Exercise requirements: Take the records below and retype them line by line, from the first line through the one containing "max in group asynchronous: rst_n"; stop there.
[Task input Boundary: Start]
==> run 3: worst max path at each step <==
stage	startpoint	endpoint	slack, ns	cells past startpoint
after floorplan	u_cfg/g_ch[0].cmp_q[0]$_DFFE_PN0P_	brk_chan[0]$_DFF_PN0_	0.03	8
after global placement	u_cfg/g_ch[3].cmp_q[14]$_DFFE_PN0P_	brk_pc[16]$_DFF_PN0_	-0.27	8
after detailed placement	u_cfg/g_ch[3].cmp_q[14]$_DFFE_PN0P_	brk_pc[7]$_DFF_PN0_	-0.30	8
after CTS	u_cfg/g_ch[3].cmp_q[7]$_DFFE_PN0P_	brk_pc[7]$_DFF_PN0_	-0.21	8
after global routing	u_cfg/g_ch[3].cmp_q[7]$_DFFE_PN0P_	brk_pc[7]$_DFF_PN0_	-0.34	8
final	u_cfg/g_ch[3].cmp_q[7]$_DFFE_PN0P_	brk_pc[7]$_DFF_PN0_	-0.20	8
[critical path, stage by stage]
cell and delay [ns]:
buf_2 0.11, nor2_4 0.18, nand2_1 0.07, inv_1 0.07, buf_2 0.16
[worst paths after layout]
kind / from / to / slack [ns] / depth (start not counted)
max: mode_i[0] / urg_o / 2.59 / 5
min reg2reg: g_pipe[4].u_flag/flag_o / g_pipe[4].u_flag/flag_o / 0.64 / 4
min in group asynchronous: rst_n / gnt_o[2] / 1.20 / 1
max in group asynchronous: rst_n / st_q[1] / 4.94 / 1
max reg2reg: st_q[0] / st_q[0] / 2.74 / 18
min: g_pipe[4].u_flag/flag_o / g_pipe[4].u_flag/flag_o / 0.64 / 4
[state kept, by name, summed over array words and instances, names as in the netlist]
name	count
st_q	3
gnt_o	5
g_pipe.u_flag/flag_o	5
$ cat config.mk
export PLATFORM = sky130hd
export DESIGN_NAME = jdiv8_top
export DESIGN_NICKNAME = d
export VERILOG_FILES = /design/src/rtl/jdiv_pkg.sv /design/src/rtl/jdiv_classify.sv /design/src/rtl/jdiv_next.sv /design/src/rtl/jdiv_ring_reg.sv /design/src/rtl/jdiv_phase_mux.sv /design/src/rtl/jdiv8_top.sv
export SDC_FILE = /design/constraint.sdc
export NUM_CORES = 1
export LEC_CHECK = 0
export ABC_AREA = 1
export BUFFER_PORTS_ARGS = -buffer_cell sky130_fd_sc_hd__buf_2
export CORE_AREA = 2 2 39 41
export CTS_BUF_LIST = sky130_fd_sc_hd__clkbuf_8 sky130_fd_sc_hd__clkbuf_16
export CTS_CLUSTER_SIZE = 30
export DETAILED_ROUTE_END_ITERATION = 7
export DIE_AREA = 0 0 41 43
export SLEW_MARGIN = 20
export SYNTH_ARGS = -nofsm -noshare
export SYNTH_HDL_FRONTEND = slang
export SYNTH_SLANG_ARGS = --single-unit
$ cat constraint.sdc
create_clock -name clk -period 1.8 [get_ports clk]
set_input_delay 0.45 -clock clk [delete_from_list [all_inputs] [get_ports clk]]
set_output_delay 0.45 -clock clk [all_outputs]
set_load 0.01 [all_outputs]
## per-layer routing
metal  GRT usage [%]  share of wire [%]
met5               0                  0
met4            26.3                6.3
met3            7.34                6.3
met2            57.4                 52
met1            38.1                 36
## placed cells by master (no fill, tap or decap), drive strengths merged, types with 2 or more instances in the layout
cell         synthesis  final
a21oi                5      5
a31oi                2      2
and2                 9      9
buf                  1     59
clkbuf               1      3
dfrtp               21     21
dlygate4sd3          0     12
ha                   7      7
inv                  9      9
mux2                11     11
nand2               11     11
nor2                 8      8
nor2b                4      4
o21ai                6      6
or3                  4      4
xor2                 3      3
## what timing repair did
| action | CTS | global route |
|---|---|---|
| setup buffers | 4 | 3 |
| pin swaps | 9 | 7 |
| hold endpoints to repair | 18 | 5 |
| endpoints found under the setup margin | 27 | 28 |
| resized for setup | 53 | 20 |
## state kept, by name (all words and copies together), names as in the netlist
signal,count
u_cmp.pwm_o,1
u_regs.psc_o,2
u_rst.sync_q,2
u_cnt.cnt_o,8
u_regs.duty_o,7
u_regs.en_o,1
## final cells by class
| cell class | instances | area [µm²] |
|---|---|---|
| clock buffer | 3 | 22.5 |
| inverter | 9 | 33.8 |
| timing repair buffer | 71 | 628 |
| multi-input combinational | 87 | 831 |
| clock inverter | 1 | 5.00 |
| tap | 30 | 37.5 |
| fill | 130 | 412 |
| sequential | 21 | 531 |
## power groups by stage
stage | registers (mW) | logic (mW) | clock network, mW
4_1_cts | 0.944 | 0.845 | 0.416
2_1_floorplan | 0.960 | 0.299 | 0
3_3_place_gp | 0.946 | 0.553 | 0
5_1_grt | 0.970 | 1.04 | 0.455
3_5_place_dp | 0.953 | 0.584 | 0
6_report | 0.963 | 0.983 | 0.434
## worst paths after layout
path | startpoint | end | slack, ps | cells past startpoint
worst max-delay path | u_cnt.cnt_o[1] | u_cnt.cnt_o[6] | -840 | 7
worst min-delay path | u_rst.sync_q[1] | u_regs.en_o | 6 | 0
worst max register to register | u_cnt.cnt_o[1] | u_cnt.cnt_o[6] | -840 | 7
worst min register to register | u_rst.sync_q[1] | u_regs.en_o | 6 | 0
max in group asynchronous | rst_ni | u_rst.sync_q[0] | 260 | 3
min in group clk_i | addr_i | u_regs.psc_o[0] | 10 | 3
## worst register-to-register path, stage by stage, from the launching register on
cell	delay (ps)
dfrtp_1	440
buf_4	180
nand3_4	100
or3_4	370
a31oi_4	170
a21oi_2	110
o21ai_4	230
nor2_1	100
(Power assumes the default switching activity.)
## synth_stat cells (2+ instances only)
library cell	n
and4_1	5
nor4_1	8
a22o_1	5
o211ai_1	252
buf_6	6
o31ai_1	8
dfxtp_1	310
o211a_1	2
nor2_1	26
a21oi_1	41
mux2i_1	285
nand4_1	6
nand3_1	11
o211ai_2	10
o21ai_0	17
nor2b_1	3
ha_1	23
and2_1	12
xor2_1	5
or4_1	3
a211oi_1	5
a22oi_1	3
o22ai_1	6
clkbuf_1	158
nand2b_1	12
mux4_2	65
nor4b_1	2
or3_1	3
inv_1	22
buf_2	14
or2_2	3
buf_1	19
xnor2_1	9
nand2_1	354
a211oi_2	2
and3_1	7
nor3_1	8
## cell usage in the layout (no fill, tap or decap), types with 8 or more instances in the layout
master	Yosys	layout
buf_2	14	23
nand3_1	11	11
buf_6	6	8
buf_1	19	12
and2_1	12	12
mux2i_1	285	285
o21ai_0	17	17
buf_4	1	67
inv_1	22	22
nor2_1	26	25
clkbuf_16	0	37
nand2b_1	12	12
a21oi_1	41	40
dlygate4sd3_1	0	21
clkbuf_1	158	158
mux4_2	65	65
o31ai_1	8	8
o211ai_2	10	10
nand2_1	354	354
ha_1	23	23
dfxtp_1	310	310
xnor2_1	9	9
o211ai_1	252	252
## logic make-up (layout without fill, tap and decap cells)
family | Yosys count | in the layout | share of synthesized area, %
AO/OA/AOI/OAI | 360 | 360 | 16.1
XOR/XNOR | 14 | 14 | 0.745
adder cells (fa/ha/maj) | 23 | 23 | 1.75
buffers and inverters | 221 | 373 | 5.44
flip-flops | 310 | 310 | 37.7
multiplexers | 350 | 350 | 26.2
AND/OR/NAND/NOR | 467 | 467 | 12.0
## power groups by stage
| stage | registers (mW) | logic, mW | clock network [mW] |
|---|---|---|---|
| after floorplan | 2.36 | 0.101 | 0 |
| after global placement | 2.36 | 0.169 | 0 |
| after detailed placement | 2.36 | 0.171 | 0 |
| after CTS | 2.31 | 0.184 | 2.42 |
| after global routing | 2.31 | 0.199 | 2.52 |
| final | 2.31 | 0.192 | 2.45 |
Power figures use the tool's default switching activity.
[Task input Boundary: End]
Answer to the exercise:
==> run 3: worst max path at each step <==
stage	startpoint	endpoint	slack, ns	cells past startpoint
after floorplan	u_cfg/g_ch[0].cmp_q[0]$_DFFE_PN0P_	brk_chan[0]$_DFF_PN0_	0.03	8
after global placement	u_cfg/g_ch[3].cmp_q[14]$_DFFE_PN0P_	brk_pc[16]$_DFF_PN0_	-0.27	8
after detailed placement	u_cfg/g_ch[3].cmp_q[14]$_DFFE_PN0P_	brk_pc[7]$_DFF_PN0_	-0.30	8
after CTS	u_cfg/g_ch[3].cmp_q[7]$_DFFE_PN0P_	brk_pc[7]$_DFF_PN0_	-0.21	8
after global routing	u_cfg/g_ch[3].cmp_q[7]$_DFFE_PN0P_	brk_pc[7]$_DFF_PN0_	-0.34	8
final	u_cfg/g_ch[3].cmp_q[7]$_DFFE_PN0P_	brk_pc[7]$_DFF_PN0_	-0.20	8
[critical path, stage by stage]
cell and delay [ns]:
buf_2 0.11, nor2_4 0.18, nand2_1 0.07, inv_1 0.07, buf_2 0.16
[worst paths after layout]
kind / from / to / slack [ns] / depth (start not counted)
max: mode_i[0] / urg_o / 2.59 / 5
min reg2reg: g_pipe[4].u_flag/flag_o / g_pipe[4].u_flag/flag_o / 0.64 / 4
min in group asynchronous: rst_n / gnt_o[2] / 1.20 / 1
max in group asynchronous: rst_n / st_q[1] / 4.94 / 1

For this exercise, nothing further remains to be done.